◆ **Source data**:
## config.mk

```make
export PLATFORM = sky130hd
export DESIGN_NAME = lsq_mem_port_flat
export DESIGN_NICKNAME = d
export VERILOG_FILES = /design/src/rtl/lsq_mem_port_if.sv /design/src/rtl/lsq_mem_port.sv /design/src/flat_wrapper.sv
export SDC_FILE = /design/constraint.sdc
export NUM_CORES = 1
export LEC_CHECK = 0
export CELL_PAD_IN_SITES_DETAIL_PLACEMENT = 0
export CELL_PAD_IN_SITES_GLOBAL_PLACEMENT = 1
export CORE_AREA = 2 2 185 133
export CTS_CLUSTER_SIZE = 30
export DETAILED_ROUTE_END_ITERATION = 10
export DIE_AREA = 0 0 187 135
export GPL_TIMING_DRIVEN = 0
export PLACE_DENSITY = 0.83
export SETUP_SLACK_MARGIN = 0.4
export SLEW_MARGIN = 15
export SYNTH_ARGS = -nofsm -noshare
export SYNTH_HDL_FRONTEND = slang
export SYNTH_SLANG_ARGS = --single-unit
```

## constraint.sdc

```tcl
create_clock -name CLK -period 4.7 [get_ports CLK]
set_input_delay 0.47 -clock CLK [delete_from_list [all_inputs] [get_ports CLK]]
set_output_delay 0.47 -clock CLK [all_outputs]
set_load 0.05 [all_outputs]
```

## src/rtl/lsq_mem_port_if.sv

```systemverilog
`default_nettype none
// ============================================================================
// Module   : lsq_mem_port_if
// Purpose  : LSQ issue, data-cache and CDB signal bundle for lsq_mem_port.
// Revision : 1.0  initial release
// ============================================================================
interface lsq_mem_port_if #(
    parameter int ENTRY_W = 192,
    parameter int ROB_W   = 6,
    parameter int TAG_W   = 6
);
    // LSQ issue side
    logic               do_issue;
    logic [ENTRY_W-1:0] data_in;
    logic               DMISS;

    // data cache side
    logic               dc_req;
    logic               dc_we;
    logic [31:0]        dc_addr;
    logic [31:0]        dc_wdata;
    logic               dc_hit;
    logic               dc_miss;
    logic [31:0]        dc_rdata;
    logic               dc_fill_done;

    // completion broadcast
    logic               cdb_valid;
    logic [ROB_W-1:0]   cdb_rob;
    logic [TAG_W-1:0]   cdb_tag;
    logic [31:0]        cdb_data;
    logic               cdb_is_load;

    // master: the LSQ/cache/ROB environment around the port
    modport master (
        output do_issue, data_in, dc_hit, dc_miss, dc_rdata, dc_fill_done,
        input  DMISS, dc_req, dc_we, dc_addr, dc_wdata,
               cdb_valid, cdb_rob, cdb_tag, cdb_data, cdb_is_load
    );

    // slave: the memory port itself
    modport slave (
        input  do_issue, data_in, dc_hit, dc_miss, dc_rdata, dc_fill_done,
        output DMISS, dc_req, dc_we, dc_addr, dc_wdata,
               cdb_valid, cdb_rob, cdb_tag, cdb_data, cdb_is_load
    );
endinterface
`default_nettype wire

```

## src/rtl/lsq_mem_port.sv

```systemverilog
`default_nettype none
// ============================================================================
// Module   : lsq_mem_port
// Purpose  : Executes one issued LSQ entry against the D-cache, replays misses
//            after refill and broadcasts completion on the CDB.
// Revision : 1.0  initial release
// ============================================================================
module lsq_mem_port #(
    parameter int ENTRY_W = 192,
    parameter int ROB_W   = 6,
    parameter int TAG_W   = 6,
    parameter int CNT_W   = 16
) (
    input  wire logic             CLK,
    input  wire logic             RESET,
    input  wire logic             FREEZE,
    input  wire logic             mispredict,
    input  wire logic             flush_fCOM,
    lsq_mem_port_if.slave         bus,
    output logic [CNT_W-1:0]      hit_cnt,
    output logic [CNT_W-1:0]      miss_cnt
);

    typedef enum logic [2:0] {
        S_IDLE      = 3'd0,
        S_ACCESS    = 3'd1,
        S_MISS_WAIT = 3'd2,
        S_WB        = 3'd3,
        S_DRAIN     = 3'd4
    } state_t;

    localparam int c_VALID_BIT = 191;
    localparam int c_ROB_LSB   = 154;
    localparam int c_TAG_LSB   = 142;
    localparam int c_RD_BIT    = 135;
    localparam int c_WR_BIT    = 133;

    state_t             state_q, state_d;
    logic               dmiss_q, dmiss_d;
    logic [ROB_W-1:0]   rob_q, rob_d;
    logic [TAG_W-1:0]   tag_q, tag_d;
    logic               is_load_q, is_load_d;
    logic               we_q, we_d;
    logic [31:2]        addr_q, addr_d;
    logic [31:0]        wdata_q, wdata_d;
    logic [31:0]        rdata_q, rdata_d;
    logic [CNT_W-1:0]   hit_cnt_q, hit_cnt_d;
    logic [CNT_W-1:0]   miss_cnt_q, miss_cnt_d;

    logic w_flush;
    logic w_run;
    logic w_accept;
    logic w_rd;
    logic w_wr;
    logic w_req;
    logic w_cdb_fire;

    logic unused_entry_bits;
    assign unused_entry_bits = ^{bus.data_in[ENTRY_W-2:160], bus.data_in[153:148],
                                 bus.data_in[141:136], bus.data_in[134],
                                 bus.data_in[132:64], bus.data_in[33:32]};

    function automatic logic [CNT_W-1:0] sat_inc(input logic [CNT_W-1:0] cnt);
        return cnt + {{(CNT_W-1){1'b0}}, ~&cnt};
    endfunction

    assign w_flush  = mispredict | flush_fCOM;
    assign w_run    = ~w_flush & ~FREEZE;
    assign w_rd     = bus.data_in[c_RD_BIT];
    assign w_wr     = bus.data_in[c_WR_BIT];
    assign w_accept = bus.do_issue & bus.data_in[c_VALID_BIT] & (w_rd | w_wr);

    assign w_req      = (state_q == S_ACCESS) & w_run;
    assign w_cdb_fire = (state_q == S_WB) & w_run;

    always_comb begin
        state_d    = state_q;
        rob_d      = rob_q;
        tag_d      = tag_q;
        is_load_d  = is_load_q;
        we_d       = we_q;
        addr_d     = addr_q;
        wdata_d    = wdata_q;
        rdata_d    = rdata_q;
        hit_cnt_d  = hit_cnt_q;
        miss_cnt_d = miss_cnt_q;

        case (state_q)
            S_IDLE: begin
                if (w_run && w_accept) begin
                    rob_d     = bus.data_in[c_ROB_LSB +: ROB_W];
                    tag_d     = bus.data_in[c_TAG_LSB +: TAG_W];
                    is_load_d = w_rd & ~w_wr;
                    we_d      = w_wr;
                    addr_d    = bus.data_in[63:34];
                    wdata_d   = w_wr ? bus.data_in[31:0] : 32'd0;
                    rdata_d   = 32'd0;
                    state_d   = S_ACCESS;
                end
            end
            S_ACCESS: begin
                if (w_flush) begin
                    state_d = S_IDLE;
                end else if (!FREEZE) begin
                    // a simultaneous hit+miss is resolved as a hit
                    if (bus.dc_hit) begin
                        rdata_d   = is_load_q ? bus.dc_rdata : 32'd0;
                        hit_cnt_d = sat_inc(hit_cnt_q);
                        state_d   = S_WB;
                    end else if (bus.dc_miss) begin
                        miss_cnt_d = sat_inc(miss_cnt_q);
                        state_d    = S_MISS_WAIT;
                    end
                end
            end
            S_MISS_WAIT: begin
                if (w_flush) begin
                    state_d = bus.dc_fill_done ? S_IDLE : S_DRAIN;
                end else if (!FREEZE && bus.dc_fill_done) begin
                    state_d = S_ACCESS;
                end
            end
            S_WB: begin
                if (w_flush || !FREEZE) begin
                    state_d = S_IDLE;
                end
            end
            S_DRAIN: begin
                // the outstanding refill must still be absorbed while flushing
                if (bus.dc_fill_done && (w_flush || !FREEZE)) begin
                    state_d = S_IDLE;
                end
            end
            default: begin
                state_d = S_IDLE;
            end
        endcase

        dmiss_d = (state_d != S_IDLE);
    end

    always_ff @(posedge CLK or negedge RESET) begin
        if (!RESET) begin
            state_q    <= S_IDLE;
            dmiss_q    <= 1'b0;
            rob_q      <= '0;
            tag_q      <= '0;
            is_load_q  <= 1'b0;
            we_q       <= 1'b0;
            addr_q     <= '0;
            wdata_q    <= '0;
            rdata_q    <= '0;
            hit_cnt_q  <= '0;
            miss_cnt_q <= '0;
        end else begin
            state_q    <= state_d;
            dmiss_q    <= dmiss_d;
            rob_q      <= rob_d;
            tag_q      <= tag_d;
            is_load_q  <= is_load_d;
            we_q       <= we_d;
            addr_q     <= addr_d;
            wdata_q    <= wdata_d;
            rdata_q    <= rdata_d;
            hit_cnt_q  <= hit_cnt_d;
            miss_cnt_q <= miss_cnt_d;
        end
    end

    assign bus.DMISS       = dmiss_q;
    assign bus.dc_req      = w_req;
    assign bus.dc_we       = w_req & we_q;
    assign bus.dc_addr     = w_req ? {addr_q, 2'b00} : 32'd0;
    assign bus.dc_wdata    = w_req ? wdata_q : 32'd0;

    assign bus.cdb_valid   = w_cdb_fire;
    assign bus.cdb_rob     = w_cdb_fire ? rob_q : '0;
    assign bus.cdb_tag     = (w_cdb_fire && is_load_q) ? tag_q : '0;
    assign bus.cdb_data    = w_cdb_fire ? rdata_q : 32'd0;
    assign bus.cdb_is_load = w_cdb_fire & is_load_q;

    assign hit_cnt  = hit_cnt_q;
    assign miss_cnt = miss_cnt_q;

endmodule
`default_nettype wire

```

## src/flat_wrapper.sv

```systemverilog
// flat-port wrapper written by rule: the top's interface ports become plain ports
module lsq_mem_port_flat 
#(
    parameter int ENTRY_W = 192,
    parameter int ROB_W   = 6,
    parameter int TAG_W   = 6,
    parameter int CNT_W   = 16
)
  (CLK, RESET, FREEZE, mispredict, flush_fCOM, hit_cnt, miss_cnt, bus_do_issue, bus_data_in, bus_dc_hit, bus_dc_miss, bus_dc_rdata, bus_dc_fill_done, bus_DMISS, bus_dc_req, bus_dc_we, bus_dc_addr, bus_dc_wdata, bus_cdb_valid, bus_cdb_rob, bus_cdb_tag, bus_cdb_data, bus_cdb_is_load);
  lsq_mem_port_if #(.ENTRY_W(ENTRY_W), .ROB_W(ROB_W), .TAG_W(TAG_W)) bus_i ();
  input  wire logic CLK;
  input  wire logic RESET;
  input  wire logic FREEZE;
  input  wire logic mispredict;
  input  wire logic flush_fCOM;
  output logic [CNT_W-1:0] hit_cnt;
  output logic [CNT_W-1:0] miss_cnt;
  input wire logic [$bits(bus_i.do_issue)-1:0] bus_do_issue;
  input wire logic [$bits(bus_i.data_in)-1:0] bus_data_in;
  input wire logic [$bits(bus_i.dc_hit)-1:0] bus_dc_hit;
  input wire logic [$bits(bus_i.dc_miss)-1:0] bus_dc_miss;
  input wire logic [$bits(bus_i.dc_rdata)-1:0] bus_dc_rdata;
  input wire logic [$bits(bus_i.dc_fill_done)-1:0] bus_dc_fill_done;
  output wire logic [$bits(bus_i.DMISS)-1:0] bus_DMISS;
  output wire logic [$bits(bus_i.dc_req)-1:0] bus_dc_req;
  output wire logic [$bits(bus_i.dc_we)-1:0] bus_dc_we;
  output wire logic [$bits(bus_i.dc_addr)-1:0] bus_dc_addr;
  output wire logic [$bits(bus_i.dc_wdata)-1:0] bus_dc_wdata;
  output wire logic [$bits(bus_i.cdb_valid)-1:0] bus_cdb_valid;
  output wire logic [$bits(bus_i.cdb_rob)-1:0] bus_cdb_rob;
  output wire logic [$bits(bus_i.cdb_tag)-1:0] bus_cdb_tag;
  output wire logic [$bits(bus_i.cdb_data)-1:0] bus_cdb_data;
  output wire logic [$bits(bus_i.cdb_is_load)-1:0] bus_cdb_is_load;
  assign bus_i.do_issue = bus_do_issue;
  assign bus_i.data_in = bus_data_in;
  assign bus_i.dc_hit = bus_dc_hit;
  assign bus_i.dc_miss = bus_dc_miss;
  assign bus_i.dc_rdata = bus_dc_rdata;
  assign bus_i.dc_fill_done = bus_dc_fill_done;
  assign bus_DMISS = bus_i.DMISS;
  assign bus_dc_req = bus_i.dc_req;
  assign bus_dc_we = bus_i.dc_we;
  assign bus_dc_addr = bus_i.dc_addr;
  assign bus_dc_wdata = bus_i.dc_wdata;
  assign bus_cdb_valid = bus_i.cdb_valid;
  assign bus_cdb_rob = bus_i.cdb_rob;
  assign bus_cdb_tag = bus_i.cdb_tag;
  assign bus_cdb_data = bus_i.cdb_data;
  assign bus_cdb_is_load = bus_i.cdb_is_load;
  lsq_mem_port #(.ENTRY_W(ENTRY_W), .ROB_W(ROB_W), .TAG_W(TAG_W), .CNT_W(CNT_W)) u_core (.CLK(CLK), .RESET(RESET), .FREEZE(FREEZE), .mispredict(mispredict), .flush_fCOM(flush_fCOM), .bus(bus_i), .hit_cnt(hit_cnt), .miss_cnt(miss_cnt));
endmodule
```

◆ **What you have to do**: Only lines of the data holding the word "else" go in the answer. Please copy each of them.

◆ **Solved exercise**:
                end else if (!FREEZE) begin
                    end else if (bus.dc_miss) begin
                end else if (!FREEZE && bus.dc_fill_done) begin
        end else begin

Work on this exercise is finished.